There have been many questions to why Lennon would/does need another transplant. Let me first say that he is medically stable. This there is no “rush” per se and with that being said, we know the following:
Lennon has a clot in the portal vein which is one of those important elements. He also has
We also know that from before when his EBV levels were high that he has dealt with and deals with hepatitis and that his liver is working towards cirrhosis. Cirrhosis occurs in response to chronic damage to your liver.
Now that we have this information we talked more about the transplant. What are the chances of him surviving this third liver transplant? Well, the fatality rate is 10% for most first-time transplant patients. Lennon is somewhere between 30-40% according to UVA.

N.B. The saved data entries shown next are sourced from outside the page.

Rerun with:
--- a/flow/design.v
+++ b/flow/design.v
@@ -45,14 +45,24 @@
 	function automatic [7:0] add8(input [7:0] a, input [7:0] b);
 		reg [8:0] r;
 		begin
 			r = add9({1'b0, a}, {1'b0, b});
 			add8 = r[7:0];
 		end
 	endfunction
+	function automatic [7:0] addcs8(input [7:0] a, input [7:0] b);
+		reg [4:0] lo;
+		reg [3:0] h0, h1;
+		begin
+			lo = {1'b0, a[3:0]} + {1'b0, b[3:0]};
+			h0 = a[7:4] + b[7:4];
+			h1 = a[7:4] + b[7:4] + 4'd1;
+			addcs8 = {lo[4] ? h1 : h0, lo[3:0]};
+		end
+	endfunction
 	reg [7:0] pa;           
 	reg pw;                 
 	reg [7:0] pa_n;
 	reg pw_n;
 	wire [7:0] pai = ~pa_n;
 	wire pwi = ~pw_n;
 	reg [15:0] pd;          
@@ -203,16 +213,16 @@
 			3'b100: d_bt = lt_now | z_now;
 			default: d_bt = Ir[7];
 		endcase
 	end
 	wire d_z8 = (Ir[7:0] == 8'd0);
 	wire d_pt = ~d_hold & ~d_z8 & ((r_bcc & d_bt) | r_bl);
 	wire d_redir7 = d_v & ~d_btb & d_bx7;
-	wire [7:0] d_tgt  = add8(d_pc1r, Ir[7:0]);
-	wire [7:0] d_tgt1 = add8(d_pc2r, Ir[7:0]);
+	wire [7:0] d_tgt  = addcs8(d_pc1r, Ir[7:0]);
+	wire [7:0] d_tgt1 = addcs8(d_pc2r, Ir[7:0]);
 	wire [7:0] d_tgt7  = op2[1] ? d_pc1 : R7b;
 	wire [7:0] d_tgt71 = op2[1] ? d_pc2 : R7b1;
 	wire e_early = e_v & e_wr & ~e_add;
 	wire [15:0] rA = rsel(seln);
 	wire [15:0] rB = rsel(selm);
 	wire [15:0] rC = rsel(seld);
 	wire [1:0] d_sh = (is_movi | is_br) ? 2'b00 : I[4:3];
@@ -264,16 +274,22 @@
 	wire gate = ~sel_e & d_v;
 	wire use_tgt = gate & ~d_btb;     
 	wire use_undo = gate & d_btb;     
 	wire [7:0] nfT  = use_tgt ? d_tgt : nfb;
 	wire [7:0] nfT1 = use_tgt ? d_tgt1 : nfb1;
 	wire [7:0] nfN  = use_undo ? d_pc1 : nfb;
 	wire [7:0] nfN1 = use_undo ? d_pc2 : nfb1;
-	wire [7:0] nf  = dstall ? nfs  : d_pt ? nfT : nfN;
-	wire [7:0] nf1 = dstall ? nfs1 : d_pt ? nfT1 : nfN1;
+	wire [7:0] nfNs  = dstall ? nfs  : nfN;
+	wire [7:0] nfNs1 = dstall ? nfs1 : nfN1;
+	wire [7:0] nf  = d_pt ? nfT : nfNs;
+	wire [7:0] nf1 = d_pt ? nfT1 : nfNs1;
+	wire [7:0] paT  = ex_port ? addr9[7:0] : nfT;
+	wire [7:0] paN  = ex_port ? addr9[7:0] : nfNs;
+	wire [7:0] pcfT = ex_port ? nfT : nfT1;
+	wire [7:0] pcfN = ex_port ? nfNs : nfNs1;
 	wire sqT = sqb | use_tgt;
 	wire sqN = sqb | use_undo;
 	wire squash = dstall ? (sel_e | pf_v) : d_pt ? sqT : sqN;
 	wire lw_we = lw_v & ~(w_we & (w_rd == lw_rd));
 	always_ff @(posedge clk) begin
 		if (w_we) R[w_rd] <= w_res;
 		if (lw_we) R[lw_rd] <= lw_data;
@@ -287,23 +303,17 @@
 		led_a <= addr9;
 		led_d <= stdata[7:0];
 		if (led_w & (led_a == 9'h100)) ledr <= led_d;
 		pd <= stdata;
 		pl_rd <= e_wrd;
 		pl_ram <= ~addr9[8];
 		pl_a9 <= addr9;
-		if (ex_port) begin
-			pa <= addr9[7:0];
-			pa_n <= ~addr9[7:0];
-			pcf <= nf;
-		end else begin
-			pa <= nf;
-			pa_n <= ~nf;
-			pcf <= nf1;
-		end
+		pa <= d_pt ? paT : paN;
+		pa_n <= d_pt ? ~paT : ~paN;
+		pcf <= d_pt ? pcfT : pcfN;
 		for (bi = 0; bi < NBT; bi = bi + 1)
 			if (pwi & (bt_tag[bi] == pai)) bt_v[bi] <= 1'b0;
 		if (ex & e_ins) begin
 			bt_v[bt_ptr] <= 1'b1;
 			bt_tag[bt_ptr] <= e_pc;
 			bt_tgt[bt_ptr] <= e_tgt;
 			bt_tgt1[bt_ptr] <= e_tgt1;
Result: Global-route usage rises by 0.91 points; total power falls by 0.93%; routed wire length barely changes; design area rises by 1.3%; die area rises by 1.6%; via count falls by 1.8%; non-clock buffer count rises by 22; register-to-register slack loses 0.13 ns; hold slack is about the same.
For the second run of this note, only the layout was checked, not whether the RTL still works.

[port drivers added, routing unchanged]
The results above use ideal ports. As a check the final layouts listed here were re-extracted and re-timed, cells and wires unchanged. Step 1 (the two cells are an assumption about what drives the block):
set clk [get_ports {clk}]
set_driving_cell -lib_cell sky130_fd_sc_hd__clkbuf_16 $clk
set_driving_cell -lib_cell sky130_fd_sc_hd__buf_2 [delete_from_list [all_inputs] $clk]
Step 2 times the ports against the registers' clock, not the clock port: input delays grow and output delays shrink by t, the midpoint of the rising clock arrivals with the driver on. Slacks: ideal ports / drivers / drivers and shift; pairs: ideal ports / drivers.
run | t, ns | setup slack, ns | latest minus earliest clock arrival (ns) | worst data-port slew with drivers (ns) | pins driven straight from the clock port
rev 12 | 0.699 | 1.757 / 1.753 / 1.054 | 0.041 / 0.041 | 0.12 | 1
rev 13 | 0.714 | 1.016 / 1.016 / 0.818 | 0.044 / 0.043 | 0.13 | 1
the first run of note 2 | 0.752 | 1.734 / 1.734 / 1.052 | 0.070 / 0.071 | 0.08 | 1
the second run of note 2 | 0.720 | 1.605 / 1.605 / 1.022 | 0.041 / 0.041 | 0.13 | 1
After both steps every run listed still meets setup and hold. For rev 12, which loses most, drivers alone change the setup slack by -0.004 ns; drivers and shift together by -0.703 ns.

This is kind of what we know right now. The docs did say that Lennon could be the way he is for 1 or 2 years maybe even three.
When he went into surgery for his third liver transplant he had 2-5 to live – in other words without the surgery and this amazing gift – he wouldn’t be here today.
To keep the faith during an 18 hour marathon surgery uncertain about the outcome – it challenged me. But it also made me look at how I am showing up in this world. I questioned what I was doing with my life and why I kept making excuses.
Here’s what I know being a parent to Lennon – positive mental attitude (PMA) has helped him deal with everything that he is facing each day. And when he can get up, cheerful, happy and full of imagination – then you and I don’t have an excuse.
As I’ve been reflecting on this note from so many years ago, I recognize the work I have put in to do what I love every single day, to be the kind of person I am and really allow it to show and have the kind of life that feels good (even through difficult days).
And to keep the faith during the difficult days is the key.